Comment by meisel
3 days ago
How does this work under the hood? Does Ruby keep a giant map of all strings in the application to check new strings against to see if it can dedupe? Does it keep a reference count to each unique string that requires a set lookup to update on each string instance’s deallocation? Set lookups in a giant set can be pretty expensive!
Even if it didn't dedupe strings, mutable string literals means that it has to create a new string every time it encounters a literal in run time. If you have a literal string in a method, every time you call the method a new string is created. If you have one inside a loop, every iteration a new string is created. You get the idea.
With immutable strings literals, string literals can be reused.
Here’s a more concrete example:
You make an arrow function that takes an object as input, and calls another with a string and a field from the object, for instance to populate a lookup table. You probably don’t want someone changing map keys out from under you, because you’ll break resize. So copies are being made to ensure this?
The literals would be identified at parse time.

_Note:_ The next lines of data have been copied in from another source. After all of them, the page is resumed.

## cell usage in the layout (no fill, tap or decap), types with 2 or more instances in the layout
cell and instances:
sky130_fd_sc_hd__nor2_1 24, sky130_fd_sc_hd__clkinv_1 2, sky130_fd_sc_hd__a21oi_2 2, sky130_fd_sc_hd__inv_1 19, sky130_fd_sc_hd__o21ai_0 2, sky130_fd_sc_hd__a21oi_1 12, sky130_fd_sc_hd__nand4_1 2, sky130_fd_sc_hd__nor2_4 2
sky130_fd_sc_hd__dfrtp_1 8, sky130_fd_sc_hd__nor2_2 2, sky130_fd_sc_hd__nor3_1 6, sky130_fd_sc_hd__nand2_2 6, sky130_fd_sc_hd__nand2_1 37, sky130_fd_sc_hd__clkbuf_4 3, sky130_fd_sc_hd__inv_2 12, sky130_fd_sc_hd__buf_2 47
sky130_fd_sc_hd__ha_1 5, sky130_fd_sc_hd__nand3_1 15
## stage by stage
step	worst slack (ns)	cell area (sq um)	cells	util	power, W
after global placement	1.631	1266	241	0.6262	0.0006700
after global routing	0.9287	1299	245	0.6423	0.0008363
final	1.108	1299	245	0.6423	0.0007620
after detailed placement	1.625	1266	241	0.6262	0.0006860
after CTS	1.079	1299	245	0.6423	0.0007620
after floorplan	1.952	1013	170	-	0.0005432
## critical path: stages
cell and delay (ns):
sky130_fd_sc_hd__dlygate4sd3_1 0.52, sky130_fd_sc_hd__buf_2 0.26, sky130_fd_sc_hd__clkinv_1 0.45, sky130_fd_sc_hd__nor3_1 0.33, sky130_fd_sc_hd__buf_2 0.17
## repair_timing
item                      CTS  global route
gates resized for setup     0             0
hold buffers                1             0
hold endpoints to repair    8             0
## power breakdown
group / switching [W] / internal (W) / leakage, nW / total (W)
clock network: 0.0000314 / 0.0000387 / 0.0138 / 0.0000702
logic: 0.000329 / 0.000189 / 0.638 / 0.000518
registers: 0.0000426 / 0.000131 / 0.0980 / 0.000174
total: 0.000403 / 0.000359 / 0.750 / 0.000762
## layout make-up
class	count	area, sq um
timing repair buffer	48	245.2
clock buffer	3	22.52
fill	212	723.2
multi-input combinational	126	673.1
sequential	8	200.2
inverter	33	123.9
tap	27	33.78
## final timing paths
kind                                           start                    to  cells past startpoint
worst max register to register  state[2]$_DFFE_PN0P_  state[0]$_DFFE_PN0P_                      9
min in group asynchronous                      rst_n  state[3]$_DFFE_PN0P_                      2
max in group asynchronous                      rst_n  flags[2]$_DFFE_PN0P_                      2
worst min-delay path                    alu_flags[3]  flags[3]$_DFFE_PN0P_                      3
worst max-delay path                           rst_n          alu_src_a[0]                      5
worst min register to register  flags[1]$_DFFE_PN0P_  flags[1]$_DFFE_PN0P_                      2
[src/rtl/sr_latch_cmd_arbiter.sv]
// Round-robin arbiter that shares one SR latch between two requesters.
// It drives clean S/R pulses separated by an all-low gap, then checks Q against the command.
module sr_latch_cmd_arbiter #(
  parameter int PULSE_W = 2,
  parameter int GAP_W   = 1,
  parameter int CNT_W   = 4
) (
  input  logic                  clk,
  input  logic                  rst,
  sr_latch_cmd_arbiter_if.slave bus
);

  typedef enum logic [1:0] {IDLE, PULSE, GAP} state_t;

  localparam logic [CNT_W-1:0] PulseLast = CNT_W'(PULSE_W - 1);
  localparam logic [CNT_W-1:0] GapLast   = CNT_W'(GAP_W - 1);

  state_t           state_q, state_d;
  logic [CNT_W-1:0] cnt_q, cnt_d;
  logic             op_q, op_d;
  logic             prioB_q, prioB_d;
  logic             s_q, s_d;
  logic             r_q, r_d;
  logic             gntA_q, gntA_d;
  logic             gntB_q, gntB_d;
  logic             err_q, err_d;
  logic             winB;

  // On a tie, B wins only when A was granted most recently.
  assign winB = bus.req_b & (~bus.req_a | prioB_q);

  always_comb begin
    state_d = state_q;
    cnt_d   = cnt_q;
    op_d    = op_q;
    prioB_d = prioB_q;
    s_d     = 1'b0;
    r_d     = 1'b0;
    gntA_d  = 1'b0;
    gntB_d  = 1'b0;
    err_d   = 1'b0;
    case (state_q)
      IDLE: begin
        if (bus.req_a | bus.req_b) begin
          state_d = PULSE;
          cnt_d   = '0;
          op_d    = winB ? bus.op_b : bus.op_a;
          gntA_d  = ~winB;
          gntB_d  = winB;
          prioB_d = ~winB;
          s_d     = op_d;
          r_d     = ~op_d;
        end
      end
      PULSE: begin
        if (cnt_q == PulseLast) begin
          state_d = GAP;
          cnt_d   = '0;
        end else begin
          cnt_d = cnt_q + 1'b1;
          s_d   = op_q;
          r_d   = ~op_q;
        end
      end
      GAP: begin
        if (cnt_q == GapLast) begin
          state_d = IDLE;
          cnt_d   = '0;
          err_d   = (bus.Q != op_q);
        end else begin
          cnt_d = cnt_q + 1'b1;
        end
      end
      default: state_d = IDLE;
    endcase
  end

  always_ff @(posedge clk) begin
    if (rst) begin
      state_q <= IDLE;
      cnt_q   <= '0;
      op_q    <= 1'b0;
      prioB_q <= 1'b0;
      s_q     <= 1'b0;
      r_q     <= 1'b0;
      gntA_q  <= 1'b0;
      gntB_q  <= 1'b0;
      err_q   <= 1'b0;
    end else begin
      state_q <= state_d;
      cnt_q   <= cnt_d;
      op_q    <= op_d;
      prioB_q <= prioB_d;
      s_q     <= s_d;
      r_q     <= r_d;
      gntA_q  <= gntA_d;
      gntB_q  <= gntB_d;
      err_q   <= err_d;
    end
  end

  assign bus.S     = s_q;
  assign bus.R     = r_q;
  assign bus.gnt_a = gntA_q;
  assign bus.gnt_b = gntB_q;
  assign bus.err   = err_q;
  assign bus.busy  = (state_q != IDLE);

endmodule
<file path="src/rtl/en_greater_less.sv">
// ============================================================================
// Module      : en_greater_less
// Description : Registered unsigned magnitude comparator with enable, built
//               as an MSB-to-LSB bit-slice cascade.
// Revision    : 1.0
// ============================================================================
`default_nettype none

module en_greater_less #(
    parameter int WIDTH = 8
) (
    input  logic [WIDTH-1:0] a,
    input  logic [WIDTH-1:0] b,
    output logic [5:0]       s,
    input  logic             EN,
    input  logic             clk,
    input  logic             rst
);

    localparam logic [5:0] c_FLAGS_CLEAR = 6'b000000;

    // Index WIDTH is the cascade seed: nothing decided yet, operands "equal so far".
    logic [WIDTH:0] w_gt;
    logic [WIDTH:0] w_lt;
    logic [WIDTH:0] w_eq;
    logic [5:0]     w_flags;
    logic [5:0]     r_s;

    assign w_gt[WIDTH] = 1'b0;
    assign w_lt[WIDTH] = 1'b0;
    assign w_eq[WIDTH] = 1'b1;

    // A slice only resolves the order when every more significant bit matched.
    generate
        for (genvar i = WIDTH - 1; i >= 0; i--) begin : g_slice
            assign w_gt[i] = w_gt[i+1] | (w_eq[i+1] &  a[i] & ~b[i]);
            assign w_lt[i] = w_lt[i+1] | (w_eq[i+1] & ~a[i] &  b[i]);
            assign w_eq[i] = w_eq[i+1] & ~(a[i] ^ b[i]);
        end
    endgenerate

    assign w_flags = {~w_eq[0],
                      w_lt[0] | w_eq[0],
                      w_gt[0] | w_eq[0],
                      w_eq[0],
                      w_lt[0],
                      w_gt[0]};

    always_ff @(posedge clk) begin
        if (rst) begin
            r_s <= c_FLAGS_CLEAR;
        end else if (EN) begin
            r_s <= w_flags;
        end else begin
            r_s <= c_FLAGS_CLEAR;
        end
    end

    assign s = r_s;

endmodule

`default_nettype wire

</file>
<file path="config.mk">
export PLATFORM = sky130hd
export DESIGN_NAME = en_greater_less
export DESIGN_NICKNAME = d
export VERILOG_FILES = /design/src/rtl/en_greater_less.sv
export SDC_FILE = /design/constraint.sdc
export NUM_CORES = 1
export LEC_CHECK = 0
export ABC_AREA = 1
export BUFFER_PORTS_ARGS = -buffer_cell sky130_fd_sc_hd__buf_2
export CORE_MARGIN = 3
export CORE_UTILIZATION = 40
export CTS_CLUSTER_DIAMETER = 50
export DETAILED_ROUTE_END_ITERATION = 10
export HOLD_SLACK_MARGIN = 0.12
export PLACE_DENSITY = 0.73
export REMOVE_ABC_BUFFERS = 1
export SLEW_MARGIN = 25
export SYNTH_ARGS = -nofsm -noshare
export SYNTH_HDL_FRONTEND = slang
export SYNTH_SLANG_ARGS = --single-unit
</file>
<file path="constraint.sdc">
create_clock -name clk -period 2.9 [get_ports clk]
set_clock_uncertainty 0.1 [all_clocks]
set_input_delay 0.58 -clock clk [delete_from_list [all_inputs] [get_ports clk]]
set_output_delay 0.58 -clock clk [all_outputs]
set_load 0.005 [all_outputs]
</file>
== Word-level counts from Yosys, hierarchy flattened ==
Index checks and enable logic that the tools add are counted.

* Latch bits: 0
* Word-level logic and storage cells: 89
* Register bits: 6
* ROM bits: 0
* Input port bits: 19
* Bits in writable memories: 0
* Output and inout bits: 6
* Memories: 0

* $add $sub $neg: 0
* Mux-type cells: 0
* Multiply operators: 0
* Shifts and indexed selects: 0
* Order comparisons: 0
* Divide/modulo/power cells: 0
* Equal/unequal tests: 0
* Reductions and logical operators: 1
* Bitwise gates (word level): 87

{| class="wikitable"
|+ Operators with widths
! kind !! count
|-
| $and A1 B1 Y1 || 37
|-
| $not A1 Y1 || 26
|-
| $or A1 B1 Y1 || 16
|-
| $xor A1 B1 Y1 || 8
|-
| $reduce_or A2 Y1 || 1
|}

== Depth between registers and ports, before layout ==
* Depth after elaboration: 12
* Mapped depth: 11
* Depth with buffers taken out: 11

== Worst setup path after synthesis ==
Ideal clock, no wire load.

* Path type: input to register
* Start point: in a[7]
* End point: reg r_s[5], in the netlist s[5]
* Slack: 1.100 ns
* Required time: 2.691 ns
* Library setup time: 0.109 ns
* Arrival: 1.591 ns
* Stages: 11
* Path buffers: 0
* Path through: inv_1 ha_1 nand2_2 nor2_4 nand3_2 nor2_4 nand2_2 nor2_4 nand3_2 nand2_1 inv_1

* Word-level cells in the longest chain between the ends: 10

{| class="wikitable"
|+ Ends and longest elaborated chain
! item !! RTL line !! RTL
|-
| start: declaration || 12 || <nowiki>input logic [WIDTH-1:0] a,</nowiki>
|-
| $xor A1 B1 Y1 || 38 || <nowiki>assign w_eq[i] = w_eq[i+1] & ~(a[i] ^ b[i]);</nowiki>
|-
| $not A1 Y1 || 38 ||
|-
| $and A1 B1 Y1 (7 in a row) || 38 ||
|-
| $not A1 Y1 || 42 || <nowiki>assign w_flags = {~w_eq[0],</nowiki>
|-
| end signal: assignment || 51 || <nowiki>r_s <= c_FLAGS_CLEAR;</nowiki>
|-
| end signal: assignment || 53 || <nowiki>r_s <= w_flags;</nowiki>
|-
| end signal: assignment || 55 || <nowiki>r_s <= c_FLAGS_CLEAR;</nowiki>
|-
| end: declaration || 27 || <nowiki>logic [5:0] r_s;</nowiki>
|}

No other way between the ends.
A chain may end at the register's enable or synchronous reset.

== Worst setup path in the final report ==
Same ends and word-level chain as after synthesis.

==> out/qor.csv <==
metric,value,unit
Port Buffer Count,24,
synth unique cells,15,
Required @ worst endpoint,2.93,ns
Post-synth EDFFs,0,
total negative slack,0,ns
Final Net Count,145,
period utilisation layout,0.595,
Crit path top cell by count,nor2_4,
Int Power,164,uW
"Arr. time, crit path",1.76,ns
final number of max-transition violations,0,
hold_buf cts,0,
initial antenna violation count,0,
Peak supply drop,0.110,mV
hpwl dp,959,microns
Overflow after GRT,0,
switching power total,70.6,uW
CTS tree,yes,
Synth Flop Type,dfxtp_1,
Async SR Flop Fraction,0,
P per Cell Area,318,nW/um^2
Mapped Cells,95,
Setup CP Type,primary input to flop,
number of setup buffers added after CTS,0,
crit-path leading delay family,simple AND/OR/NAND/NOR gates,
top-area cell type share of the netlist area,0.209,
cell with the most instances after synthesis,inv_1,
Clk pwr share,0.310,
outcome,"complete, no violations",
Vert. Die Dim,43.9,microns
"Reg clk slew, reported paths",0.04,ns
Clock Path Buffers,2,
H-tree levels,1,
final worst path period need,1.72,ns
largest net degree at the start of global routing,6,
ANT nets after route,0,
Core Footprint,1320,sq um
# DRC,0,
"Design Area, Final",737,sq um
# setup viols final,0,
global-route wire length before repair,1900,microns
CP max FO,5,
min-delay worst type,primary input to flop,
fraction of layout cells with a size suffix above 1,0.352,
Gate power share,0.316,
sw frac,0.301,
crit end category,flop,
YS warnings,0,
slowest cell on the critical path,ha_1,
die footprint,1930,sq um
initial core utilization,0.437,
number of global-route vias before repair,520,
I/O pin total,25,
Routed Wire Length,1030,microns
Layout area overhead,28.0,%
area post-placement,714,sq um
final hold vios,0,
Min Hold Slack,0.545,ns
actual slew at the worst max-slew pin,0.321,ns
drt wl/cell,7.50,microns
via count,580,
number of diodes,0,
synthesized flop and latch total,6,
total power,234,uW
CP cell instances,buf_2 > inv_1 > ha_1 > nand2_2 > nor2_4 > nand3_2 > nor2_4 > nand2_2 > nor2_4 > nand3_2 > nand2_1 > inv_1,
cts bufs inserted,3,
unrepaired setup endpoints after global routing,no,
Max-slew headroom,0.785,
max reg flops,6,
share of power burned in registers,0.374,
Max Cap Viol,0,
clk sinks,6,
Die Wd,43.9,microns
TritonRoute pass-1 iters,4,
row count,13,
Root Driver,clkbuf_4,
Synth area leader,dfxtp_1,
Area contributors post-synth,"dfxtp_1 21%, inv_1 17%, nor2_1 12%",
Layout Utilization,0.559,
CP peak stage delay,0.33,ns
gr usage total,0.124,
initial drt markers,8,
Post-Syn Area,576,sq um
GP Congestion,0.690,
crit path buf inv count,3,
post_cts resized,0,
Synth Area per Inst,6.06,sq um
via/cell ratio,4.23,
top post-synthesis cells by count,"26 x inv_1, 18 x nor2_1, 13 x nand2_1",
startpoint types,primary input,
Max Freq,580,MHz
P_leak,0.463,nW
sequential cell area fraction in the yosys report,0.209,
## cell usage in the layout, fill, tap and decap left out, types with 2 or more instances in the layout
cell type   n
buf_2      24
nor2_1     18
nand4_1     2
nor2_4      5
nand2_1    13
o21bai_1    2
clkbuf_4    3
nand3_1     9
dfxtp_1     6
nand2_2     4
nor2_2      2
inv_1      26
nand3_2     3
ha_1        2
## stage by stage
step           setup slack (ns)  cells
6_report                   1.18    137
5_1_grt                    1.02    137
4_1_cts                    1.17    137
3_5_place_dp              0.919    134
3_3_place_gp              0.964    134
2_1_floorplan              1.10     95
## final cells by class
cell class	count	area, sq um
Sequential cell	6	120
Fill cell	137	581
Clock buffer	3	22.5
Inverter	28	105
Multi-Input combinational cell	61	350
Tap cell	15	18.8
Timing Repair Buffer	24	120
## worst paths after layout
path | from | end | cells after the start
worst min-delay path | rst | s[5]$_SDFF_PP0_ | 4
worst max-delay path | a[7] | s[5]$_SDFF_PP0_ | 12
## routing by layer
metal	vias to the layer above	global-route usage	routed length, microns
li1	336	-	-
met1	232	0.156	457
met2	12	0.218	517
met3	0	0.00415	52
met4	0	0.0542	0
met5	-	0	0
## power by group through the flow
stage,registers [mW],logic (mW),clock network [mW]
final,0.0877,0.0740,0.0727
after global routing,0.0879,0.0858,0.0792
after CTS,0.0877,0.0750,0.0772
after detailed placement,0.0891,0.0747,0
after global placement,0.0890,0.0728,0
after floorplan,0.0900,0.0495,0
## cells by family after synthesis
kind of cell / synth area share
simple gates: 0.539
buf+inv: 0.183
flops: 0.209
compound gates: 0.0261
fa+ha+maj: 0.0435
(Power assumes the default switching activity.)
--- src/rtl/game_state_ctrl.sv ---
// Game flow controller: IDLE/PLAY/DYING/OVER sequencing, per-player lives,
// gomba kill score and frame-counted respawn timers.
module game_state_ctrl #(
  parameter int LIVES          = 3,
  parameter int RESPAWN_FRAMES = 60,
  parameter int GOMBA_FRAMES   = 120,
  parameter int GOMBA_POINTS   = 1
) (
  input  logic       Clk,
  input  logic       Reset,
  input  logic       frame_Clk,
  input  logic       start,
  input  logic       mario_dead,
  input  logic       luigi_dead,
  input  logic       gomba_dead,
  output logic [1:0] state,
  output logic       freeze,
  output logic [1:0] mario_lives,
  output logic [1:0] luigi_lives,
  output logic [7:0] score,
  output logic       mario_respawn,
  output logic       luigi_respawn,
  output logic       gomba_respawn,
  output logic       game_over
);
  typedef enum logic [1:0] {IDLE = 2'b00, PLAY = 2'b01, DYING = 2'b10, OVER = 2'b11} state_t;

  localparam logic [1:0] LIVES_INIT = 2'(LIVES);
  localparam logic [7:0] RESP_LD    = 8'(RESPAWN_FRAMES);
  localparam logic [7:0] GOMBA_LD   = 8'(GOMBA_FRAMES);
  localparam logic [8:0] PTS        = 9'(GOMBA_POINTS);

  state_t     state_q, state_d;
  logic [7:0] fcnt_q, fcnt_d, gcnt_q, gcnt_d, score_q, score_d;
  logic [1:0] mlives_q, mlives_d, llives_q, llives_d;
  logic       mpend_q, mpend_d, lpend_q, lpend_d;
  logic       mresp_q, mresp_d, lresp_q, lresp_d, gresp_q, gresp_d;
  logic       freeze_q, freeze_d, over_q, over_d;
  logic       frame_prev_q, start_prev_q, md_prev_q, ld_prev_q, gd_prev_q;
  logic       tick, start_e, md_e, ld_e, gd_e, md_ok, ld_ok;
  logic [8:0] score_sum;

  assign tick      = frame_Clk  & ~frame_prev_q;
  assign start_e   = start      & ~start_prev_q;
  assign md_e      = mario_dead & ~md_prev_q;
  assign ld_e      = luigi_dead & ~ld_prev_q;
  assign gd_e      = gomba_dead & ~gd_prev_q;
  assign md_ok     = md_e & (mlives_q != 2'd0);
  assign ld_ok     = ld_e & (llives_q != 2'd0);
  assign score_sum = {1'b0, score_q} + PTS;

  always_comb begin
    state_d  = state_q;
    fcnt_d   = fcnt_q;
    gcnt_d   = gcnt_q;
    score_d  = score_q;
    mlives_d = mlives_q;
    llives_d = llives_q;
    mpend_d  = mpend_q;
    lpend_d  = lpend_q;
    mresp_d  = 1'b0;
    lresp_d  = 1'b0;
    gresp_d  = 1'b0;
    case (state_q)
      IDLE: begin
        mlives_d = LIVES_INIT;
        llives_d = LIVES_INIT;
        score_d  = 8'd0;
        gcnt_d   = 8'd0;
        fcnt_d   = 8'd0;
        mpend_d  = 1'b0;
        lpend_d  = 1'b0;
        if (start_e) begin
          state_d = PLAY;
          mresp_d = 1'b1;
          lresp_d = 1'b1;
          gresp_d = 1'b1;
        end
      end
      PLAY, DYING: begin
        if (md_ok) begin
          mlives_d = mlives_q - 2'd1;
          mpend_d  = 1'b1;
        end
        if (ld_ok) begin
          llives_d = llives_q - 2'd1;
          lpend_d  = 1'b1;
        end
        if (gd_e) begin
          score_d = score_sum[8] ? 8'hFF : score_sum[7:0];
          if (gcnt_q == 8'd0) gcnt_d = GOMBA_LD;
        end
        if (state_q == PLAY) begin
          // gomba timer only runs while sprites move
          if (tick && gcnt_q != 8'd0) begin
            gcnt_d  = gcnt_q - 8'd1;
            gresp_d = (gcnt_q == 8'd1);
          end
          if (md_ok || ld_ok) begin
            state_d = DYING;
            fcnt_d  = RESP_LD;
          end
        end else if (tick && fcnt_q != 8'd0) begin
          fcnt_d = fcnt_q - 8'd1;
          if (fcnt_q == 8'd1) begin
            mpend_d = 1'b0;
            lpend_d = 1'b0;
            if (mlives_d == 2'd0 && llives_d == 2'd0) begin
              state_d = OVER;
            end else begin
              state_d = PLAY;
              mresp_d = mpend_d_any(md_ok, mpend_q) && (mlives_d != 2'd0);
              lresp_d = mpend_d_any(ld_ok, lpend_q) && (llives_d != 2'd0);
            end
          end
        end
      end
      OVER: begin
        if (start_e) begin
          state_d  = IDLE;
          mlives_d = LIVES_INIT;
          llives_d = LIVES_INIT;
          score_d  = 8'd0;
        end
      end
      default: state_d = IDLE;
    endcase
    freeze_d = (state_d != PLAY);
    over_d   = (state_d == OVER);
  end

  // pending includes a death that lands on the same cycle the timer expires
  function automatic logic mpend_d_any(input logic now, input logic held);
    return now | held;
  endfunction

  always_ff @(posedge Clk) begin
    frame_prev_q <= frame_Clk;
    start_prev_q <= start;
    md_prev_q    <= mario_dead;
    ld_prev_q    <= luigi_dead;
    gd_prev_q    <= gomba_dead;
    if (Reset) begin
      state_q  <= IDLE;
      fcnt_q   <= 8'd0;
      gcnt_q   <= 8'd0;
      score_q  <= 8'd0;
      mlives_q <= LIVES_INIT;
      llives_q <= LIVES_INIT;
      mpend_q  <= 1'b0;
      lpend_q  <= 1'b0;
      mresp_q  <= 1'b0;
      lresp_q  <= 1'b0;
      gresp_q  <= 1'b0;
      freeze_q <= 1'b1;
      over_q   <= 1'b0;
    end else begin
      state_q  <= state_d;
      fcnt_q   <= fcnt_d;
      gcnt_q   <= gcnt_d;
      score_q  <= score_d;
      mlives_q <= mlives_d;
      llives_q <= llives_d;
      mpend_q  <= mpend_d;
      lpend_q  <= lpend_d;
      mresp_q  <= mresp_d;
      lresp_q  <= lresp_d;
      gresp_q  <= gresp_d;
      freeze_q <= freeze_d;
      over_q   <= over_d;
    end
  end

  assign state         = state_q;
  assign freeze        = freeze_q;
  assign mario_lives   = mlives_q;
  assign luigi_lives   = llives_q;
  assign score         = score_q;
  assign mario_respawn = mresp_q;
  assign luigi_respawn = lresp_q;
  assign gomba_respawn = gresp_q;
  assign game_over     = over_q;
endmodule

This would have fooLit be frozen at parse time. In this situation there would be "foo", "f", and "o" as frozen strings; and fooLit and fooVar would be two different strings since fooVar was created at runtime.
Creating a string that happens to be present in the frozen strings wouldn't create a new one.
Got it, so this could not be extended to non-literal strings
You can freeze strings that are created at runtime.
> How does this work under the hood? Does Ruby keep a giant map of all strings in the application to check new strings against to see if it can dedupe?
1. Strings have a flag (FL_FREEZE) that are set when the string is frozen. This is checked whenever a string would be mutated, to prevent it.
2. There is an interned string table for frozen strings.
> Does it keep a reference count to each unique string that requires a set lookup to update on each string instance’s deallocation?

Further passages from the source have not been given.